_Requirement_
Return the data exactly, but only from the line containing "kind | cells | cell delay, ns" through its last line.

### Records shown

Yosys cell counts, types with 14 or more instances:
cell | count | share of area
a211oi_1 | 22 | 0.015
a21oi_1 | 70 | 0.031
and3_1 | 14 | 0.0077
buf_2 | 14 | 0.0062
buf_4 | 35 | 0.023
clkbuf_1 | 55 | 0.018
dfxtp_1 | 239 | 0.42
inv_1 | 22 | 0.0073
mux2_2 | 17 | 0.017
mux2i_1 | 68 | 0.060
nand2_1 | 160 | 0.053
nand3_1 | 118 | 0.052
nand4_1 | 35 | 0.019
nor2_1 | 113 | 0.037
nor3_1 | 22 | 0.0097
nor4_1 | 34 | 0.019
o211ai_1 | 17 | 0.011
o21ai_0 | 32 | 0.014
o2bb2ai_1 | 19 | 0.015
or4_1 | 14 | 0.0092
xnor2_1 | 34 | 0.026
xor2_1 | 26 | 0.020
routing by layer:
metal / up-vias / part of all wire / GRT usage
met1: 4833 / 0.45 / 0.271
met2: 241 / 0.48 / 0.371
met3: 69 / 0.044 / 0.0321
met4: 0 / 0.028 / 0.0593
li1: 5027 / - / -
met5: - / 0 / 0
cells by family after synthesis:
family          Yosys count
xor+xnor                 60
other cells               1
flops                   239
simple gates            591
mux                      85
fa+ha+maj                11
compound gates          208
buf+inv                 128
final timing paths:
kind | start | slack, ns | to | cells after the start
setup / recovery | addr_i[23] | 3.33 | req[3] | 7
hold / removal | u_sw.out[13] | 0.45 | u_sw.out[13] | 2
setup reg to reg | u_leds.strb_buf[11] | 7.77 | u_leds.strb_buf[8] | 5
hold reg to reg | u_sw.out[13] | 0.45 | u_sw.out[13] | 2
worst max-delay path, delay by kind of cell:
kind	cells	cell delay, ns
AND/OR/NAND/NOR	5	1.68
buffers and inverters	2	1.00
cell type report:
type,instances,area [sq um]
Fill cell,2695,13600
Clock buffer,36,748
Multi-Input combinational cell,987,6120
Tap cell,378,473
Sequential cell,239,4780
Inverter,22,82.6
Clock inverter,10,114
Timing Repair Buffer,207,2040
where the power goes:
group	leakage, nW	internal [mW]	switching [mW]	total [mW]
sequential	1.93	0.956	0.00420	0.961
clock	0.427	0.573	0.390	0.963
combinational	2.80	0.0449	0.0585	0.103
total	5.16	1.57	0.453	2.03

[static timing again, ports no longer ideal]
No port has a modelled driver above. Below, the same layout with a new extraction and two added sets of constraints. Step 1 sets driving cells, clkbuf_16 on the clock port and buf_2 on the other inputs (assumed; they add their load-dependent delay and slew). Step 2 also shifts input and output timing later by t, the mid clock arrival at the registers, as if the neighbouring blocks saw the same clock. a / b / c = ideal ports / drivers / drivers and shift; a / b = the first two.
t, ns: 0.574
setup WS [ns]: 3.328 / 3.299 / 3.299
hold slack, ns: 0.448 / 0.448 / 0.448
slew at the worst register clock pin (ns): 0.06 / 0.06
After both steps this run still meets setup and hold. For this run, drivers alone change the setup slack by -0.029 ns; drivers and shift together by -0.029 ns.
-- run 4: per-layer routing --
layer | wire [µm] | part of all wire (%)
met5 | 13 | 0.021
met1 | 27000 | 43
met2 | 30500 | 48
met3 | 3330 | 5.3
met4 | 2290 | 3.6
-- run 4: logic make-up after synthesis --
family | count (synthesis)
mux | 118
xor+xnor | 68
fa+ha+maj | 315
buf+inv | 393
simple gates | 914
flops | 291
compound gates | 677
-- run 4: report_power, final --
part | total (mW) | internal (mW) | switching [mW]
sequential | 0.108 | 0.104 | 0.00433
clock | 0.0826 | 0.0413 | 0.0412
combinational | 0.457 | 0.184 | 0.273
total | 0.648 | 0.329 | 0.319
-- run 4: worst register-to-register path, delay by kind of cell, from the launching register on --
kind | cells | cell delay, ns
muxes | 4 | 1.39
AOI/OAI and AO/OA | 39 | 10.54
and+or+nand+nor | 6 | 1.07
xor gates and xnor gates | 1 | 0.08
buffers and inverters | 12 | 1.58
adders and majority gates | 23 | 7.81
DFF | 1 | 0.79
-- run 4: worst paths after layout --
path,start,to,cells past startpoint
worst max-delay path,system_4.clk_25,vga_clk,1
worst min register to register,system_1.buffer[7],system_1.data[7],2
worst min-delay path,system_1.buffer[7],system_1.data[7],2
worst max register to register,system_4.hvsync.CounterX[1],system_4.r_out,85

######

_Response to the task_
kind | cells | cell delay, ns
muxes | 4 | 1.39
AOI/OAI and AO/OA | 39 | 10.54
and+or+nand+nor | 6 | 1.07
xor gates and xnor gates | 1 | 0.08
buffers and inverters | 12 | 1.58
adders and majority gates | 23 | 7.81
DFF | 1 | 0.79
-- run 4: worst paths after layout --
path,start,to,cells past startpoint
worst max-delay path,system_4.clk_25,vga_clk,1
worst min register to register,system_1.buffer[7],system_1.data[7],2
worst min-delay path,system_1.buffer[7],system_1.data[7],2
worst max register to register,system_4.hvsync.CounterX[1],system_4.r_out,85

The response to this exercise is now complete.